Start of Block

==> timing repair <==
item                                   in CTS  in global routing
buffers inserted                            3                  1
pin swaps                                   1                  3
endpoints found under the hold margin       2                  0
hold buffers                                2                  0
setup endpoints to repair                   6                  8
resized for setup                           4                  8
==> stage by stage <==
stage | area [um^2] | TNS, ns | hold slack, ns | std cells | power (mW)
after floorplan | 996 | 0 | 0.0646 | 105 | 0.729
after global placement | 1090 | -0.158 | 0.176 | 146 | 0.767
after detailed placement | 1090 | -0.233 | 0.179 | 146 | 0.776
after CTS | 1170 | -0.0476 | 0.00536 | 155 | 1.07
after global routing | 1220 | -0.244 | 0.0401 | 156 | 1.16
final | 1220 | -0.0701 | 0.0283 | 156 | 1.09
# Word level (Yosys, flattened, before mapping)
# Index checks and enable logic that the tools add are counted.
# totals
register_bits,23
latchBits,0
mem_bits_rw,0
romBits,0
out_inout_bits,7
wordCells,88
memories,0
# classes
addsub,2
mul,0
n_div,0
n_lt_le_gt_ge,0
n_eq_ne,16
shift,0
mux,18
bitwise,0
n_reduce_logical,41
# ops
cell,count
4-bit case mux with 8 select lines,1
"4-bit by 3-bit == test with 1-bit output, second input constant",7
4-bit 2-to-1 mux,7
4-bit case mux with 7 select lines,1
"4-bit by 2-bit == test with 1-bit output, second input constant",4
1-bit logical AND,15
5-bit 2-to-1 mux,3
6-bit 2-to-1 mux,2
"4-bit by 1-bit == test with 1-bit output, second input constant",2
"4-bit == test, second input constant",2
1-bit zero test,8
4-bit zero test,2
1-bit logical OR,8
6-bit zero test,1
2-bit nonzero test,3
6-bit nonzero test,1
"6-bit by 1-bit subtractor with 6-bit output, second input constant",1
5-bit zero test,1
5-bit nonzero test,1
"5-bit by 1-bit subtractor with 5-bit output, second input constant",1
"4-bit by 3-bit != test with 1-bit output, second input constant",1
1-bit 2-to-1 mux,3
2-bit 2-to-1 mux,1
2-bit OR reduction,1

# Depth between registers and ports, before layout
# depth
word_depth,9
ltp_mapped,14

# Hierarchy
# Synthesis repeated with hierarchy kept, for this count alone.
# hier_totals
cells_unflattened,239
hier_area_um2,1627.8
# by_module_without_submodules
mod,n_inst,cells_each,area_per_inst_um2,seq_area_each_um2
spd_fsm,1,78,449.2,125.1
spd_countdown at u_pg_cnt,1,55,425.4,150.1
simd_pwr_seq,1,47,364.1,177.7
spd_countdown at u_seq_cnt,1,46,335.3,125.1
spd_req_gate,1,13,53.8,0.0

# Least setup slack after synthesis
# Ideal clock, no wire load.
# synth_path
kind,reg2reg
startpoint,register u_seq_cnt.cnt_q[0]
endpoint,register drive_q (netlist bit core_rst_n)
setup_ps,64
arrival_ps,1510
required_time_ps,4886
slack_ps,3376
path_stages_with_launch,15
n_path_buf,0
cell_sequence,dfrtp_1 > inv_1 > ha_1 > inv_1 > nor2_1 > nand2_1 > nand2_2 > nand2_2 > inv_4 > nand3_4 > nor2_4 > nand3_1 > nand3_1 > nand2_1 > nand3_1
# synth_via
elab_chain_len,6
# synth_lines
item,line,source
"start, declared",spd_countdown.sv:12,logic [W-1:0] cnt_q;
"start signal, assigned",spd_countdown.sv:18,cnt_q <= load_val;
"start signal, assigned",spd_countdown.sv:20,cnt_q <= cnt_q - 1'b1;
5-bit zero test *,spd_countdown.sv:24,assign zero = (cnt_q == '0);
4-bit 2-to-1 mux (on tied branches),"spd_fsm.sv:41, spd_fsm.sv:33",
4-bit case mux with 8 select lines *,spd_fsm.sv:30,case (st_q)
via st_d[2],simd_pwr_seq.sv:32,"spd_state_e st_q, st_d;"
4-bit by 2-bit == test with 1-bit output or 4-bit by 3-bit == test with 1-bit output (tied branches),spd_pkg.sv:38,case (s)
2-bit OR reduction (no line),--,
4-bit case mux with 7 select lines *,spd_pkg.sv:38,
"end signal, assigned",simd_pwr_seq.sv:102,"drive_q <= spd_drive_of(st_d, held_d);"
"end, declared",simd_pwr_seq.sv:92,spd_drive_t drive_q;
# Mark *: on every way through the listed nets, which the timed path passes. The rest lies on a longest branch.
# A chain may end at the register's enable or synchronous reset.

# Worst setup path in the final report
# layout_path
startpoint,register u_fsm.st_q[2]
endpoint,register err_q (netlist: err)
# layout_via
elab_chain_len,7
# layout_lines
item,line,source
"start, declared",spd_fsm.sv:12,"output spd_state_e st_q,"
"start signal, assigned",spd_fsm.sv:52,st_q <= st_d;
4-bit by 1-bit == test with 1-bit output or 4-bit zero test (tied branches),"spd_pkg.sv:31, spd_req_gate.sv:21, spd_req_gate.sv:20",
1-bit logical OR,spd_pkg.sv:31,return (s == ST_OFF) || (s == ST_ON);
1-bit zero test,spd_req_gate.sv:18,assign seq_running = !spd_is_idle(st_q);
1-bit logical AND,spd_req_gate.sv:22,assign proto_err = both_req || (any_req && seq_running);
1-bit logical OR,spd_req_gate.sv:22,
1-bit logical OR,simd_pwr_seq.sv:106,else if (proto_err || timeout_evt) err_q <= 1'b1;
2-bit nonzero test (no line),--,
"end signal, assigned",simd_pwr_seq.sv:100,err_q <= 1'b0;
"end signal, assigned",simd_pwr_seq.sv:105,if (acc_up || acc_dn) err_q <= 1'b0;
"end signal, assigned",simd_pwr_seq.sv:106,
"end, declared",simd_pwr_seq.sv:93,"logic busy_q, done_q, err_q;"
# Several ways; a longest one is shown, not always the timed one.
`src/rtl/rmf_pkg.sv`:
```
package rmf_pkg;
  localparam int RM_W   = 3;
  localparam int FLAG_W = 5;

  // rounding codes; behaviour depends on these values
  localparam int RM_MAX_LEGAL = 4;
  localparam int RM_DYN_CODE  = 7;

  // flag bit positions
  localparam int FLG_INEXACT  = 0;
  localparam int FLG_UNDER    = 1;
  localparam int FLG_OVER     = 2;
  localparam int FLG_DIVZERO  = 3;
  localparam int FLG_INVALID  = 4;

  typedef enum logic [1:0] {
    FOP_WRITE = 2'd0,
    FOP_SET   = 2'd1,
    FOP_CLEAR = 2'd2,
    FOP_NONE  = 2'd3
  } flag_op_e;
endpackage

```
`src/rtl/rmf_mode_resolve.sv`:
```
module rmf_mode_resolve #(
  parameter int RM_W      = rmf_pkg::RM_W,
  parameter int MAX_LEGAL = rmf_pkg::RM_MAX_LEGAL,
  parameter int DYN_CODE  = rmf_pkg::RM_DYN_CODE
) (
  input  logic [RM_W-1:0] field_i,
  input  logic [RM_W-1:0] dyn_i,
  output logic [RM_W-1:0] mode_o,
  output logic            bad_o
);
  localparam logic [RM_W-1:0] DynSel   = RM_W'(DYN_CODE);
  localparam logic [RM_W-1:0] LegalTop = RM_W'(MAX_LEGAL);

  logic [RM_W-1:0] picked;

  always_comb begin
    // the dynamic selector indirects once; a dynamic value of DYN_CODE is illegal
    picked = (field_i == DynSel) ? dyn_i : field_i;
    bad_o  = (picked > LegalTop);
    mode_o = bad_o ? '0 : picked;
  end
endmodule

```
`src/rtl/rmf_mode_reg.sv`:
```
module rmf_mode_reg #(
  parameter int RM_W = rmf_pkg::RM_W
) (
  input  logic            clk,
  input  logic            rst,
  input  logic            we_i,
  input  logic [RM_W-1:0] wdata_i,
  output logic [RM_W-1:0] mode_q
);
  always_ff @(posedge clk) begin
    if (rst)       mode_q <= '0;
    else if (we_i) mode_q <= wdata_i;
  end
endmodule

```
`src/rtl/rmf_flag_acc.sv`:
```
module rmf_flag_acc #(
  parameter int FLAG_W = rmf_pkg::FLAG_W
) (
  input  logic              clk,
  input  logic              rst,
  input  logic              acc_en_i,
  input  logic [FLAG_W-1:0] acc_bits_i,
  input  logic              sw_we_i,
  input  logic [1:0]        sw_op_i,
  input  logic [FLAG_W-1:0] sw_data_i,
  output logic [FLAG_W-1:0] flags_q
);
  import rmf_pkg::*;

  logic [FLAG_W-1:0] flags_d;

  always_comb begin
    flags_d = flags_q;
    if (sw_we_i) begin
      // software access wins over accumulation
      case (sw_op_i)
        FOP_WRITE: flags_d = sw_data_i;
        FOP_SET:   flags_d = flags_q | sw_data_i;
        FOP_CLEAR: flags_d = flags_q & ~sw_data_i;
        default:   flags_d = flags_q;
      endcase
    end else if (acc_en_i) begin
      flags_d = flags_q | acc_bits_i;
    end
  end

  always_ff @(posedge clk) begin
    if (rst) flags_q <= '0;
    else     flags_q <= flags_d;
  end
endmodule

```
`src/rtl/fp_rmode_flags.sv`:
```
module fp_rmode_flags #(
  parameter int RM_W      = rmf_pkg::RM_W,
  parameter int FLAG_W    = rmf_pkg::FLAG_W,
  parameter int MAX_LEGAL = rmf_pkg::RM_MAX_LEGAL,
  parameter int DYN_CODE  = rmf_pkg::RM_DYN_CODE
) (
  input  logic              clk,
  input  logic              rst,
  input  logic [RM_W-1:0]   rm_field,
  input  logic              op_valid,
  input  logic [FLAG_W-1:0] exc_bits,
  input  logic              sw_flags_we,
  input  logic [1:0]        sw_flags_op,
  input  logic [FLAG_W-1:0] sw_flags_wdata,
  input  logic              sw_mode_we,
  input  logic [RM_W-1:0]   sw_mode_wdata,
  output logic [RM_W-1:0]   eff_mode,
  output logic              illegal,
  output logic              wb_en,
  output logic [FLAG_W-1:0] flags,
  output logic [RM_W-1:0]   dyn_mode
);
  import rmf_pkg::*;

  localparam logic [RM_W-1:0] LegalTop = RM_W'(MAX_LEGAL);

  logic commit;

  rmf_mode_reg #(.RM_W(RM_W)) u_mode (
    .clk     (clk),
    .rst     (rst),
    .we_i    (sw_mode_we),
    .wdata_i (sw_mode_wdata),
    .mode_q  (dyn_mode)
  );

  rmf_mode_resolve #(
    .RM_W(RM_W), .MAX_LEGAL(MAX_LEGAL), .DYN_CODE(DYN_CODE)
  ) u_res (
    .field_i (rm_field),
    .dyn_i   (dyn_mode),
    .mode_o  (eff_mode),
    .bad_o   (illegal)
  );

  assign commit = op_valid & ~illegal;
  assign wb_en  = commit;

  rmf_flag_acc #(.FLAG_W(FLAG_W)) u_flags (
    .clk        (clk),
    .rst        (rst),
    .acc_en_i   (commit),
    .acc_bits_i (exc_bits),
    .sw_we_i    (sw_flags_we),
    .sw_op_i    (sw_flags_op),
    .sw_data_i  (sw_flags_wdata),
    .flags_q    (flags)
  );

  // resolver outputs against the raw instruction field
  assert_static_pass_R1: assert property (@(posedge clk) disable iff (rst)
    (rm_field <= LegalTop) |-> (eff_mode == rm_field && !illegal));

  assert_reserved_field_R3: assert property (@(posedge clk) disable iff (rst)
    (rm_field == RM_W'(5) || rm_field == RM_W'(6)) |-> (illegal && !wb_en && eff_mode == '0));

  // flag register behaviour over time
  assert_sticky_merge_R5: assert property (@(posedge clk) disable iff (rst)
    (op_valid && !illegal && !sw_flags_we) |=>
      (((flags & $past(flags)) == $past(flags)) && ((flags & $past(exc_bits)) == $past(exc_bits))));

  assert_fault_no_update_R6: assert property (@(posedge clk) disable iff (rst)
    (op_valid && illegal && !sw_flags_we) |=> $stable(flags));

  assert_idle_no_update_R7: assert property (@(posedge clk) disable iff (rst)
    (!op_valid && !sw_flags_we) |=> $stable(flags));

  assert_sw_write_wins_R9: assert property (@(posedge clk) disable iff (rst)
    (sw_flags_we && sw_flags_op == FOP_WRITE) |=> (flags == $past(sw_flags_wdata)));

  assert_mode_load_R10: assert property (@(posedge clk) disable iff (rst)
    sw_mode_we |=> (dyn_mode == $past(sw_mode_wdata)));
endmodule

```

End of Block

> _Your goal_
Looking at the material above, please copy exactly every line from its first line through the line containing "1-bit == test with 1-bit output, second", with both ends included and nothing else.

> _Solution below_
==> timing repair <==
item                                   in CTS  in global routing
buffers inserted                            3                  1
pin swaps                                   1                  3
endpoints found under the hold margin       2                  0
hold buffers                                2                  0
setup endpoints to repair                   6                  8
resized for setup                           4                  8
==> stage by stage <==
stage | area [um^2] | TNS, ns | hold slack, ns | std cells | power (mW)
after floorplan | 996 | 0 | 0.0646 | 105 | 0.729
after global placement | 1090 | -0.158 | 0.176 | 146 | 0.767
after detailed placement | 1090 | -0.233 | 0.179 | 146 | 0.776
after CTS | 1170 | -0.0476 | 0.00536 | 155 | 1.07
after global routing | 1220 | -0.244 | 0.0401 | 156 | 1.16
final | 1220 | -0.0701 | 0.0283 | 156 | 1.09
# Word level (Yosys, flattened, before mapping)
# Index checks and enable logic that the tools add are counted.
# totals
register_bits,23
latchBits,0
mem_bits_rw,0
romBits,0
out_inout_bits,7
wordCells,88
memories,0
# classes
addsub,2
mul,0
n_div,0
n_lt_le_gt_ge,0
n_eq_ne,16
shift,0
mux,18
bitwise,0
n_reduce_logical,41
# ops
cell,count
4-bit case mux with 8 select lines,1
"4-bit by 3-bit == test with 1-bit output, second input constant",7
4-bit 2-to-1 mux,7
4-bit case mux with 7 select lines,1
"4-bit by 2-bit == test with 1-bit output, second input constant",4
1-bit logical AND,15
5-bit 2-to-1 mux,3
6-bit 2-to-1 mux,2
"4-bit by 1-bit == test with 1-bit output, second input constant",2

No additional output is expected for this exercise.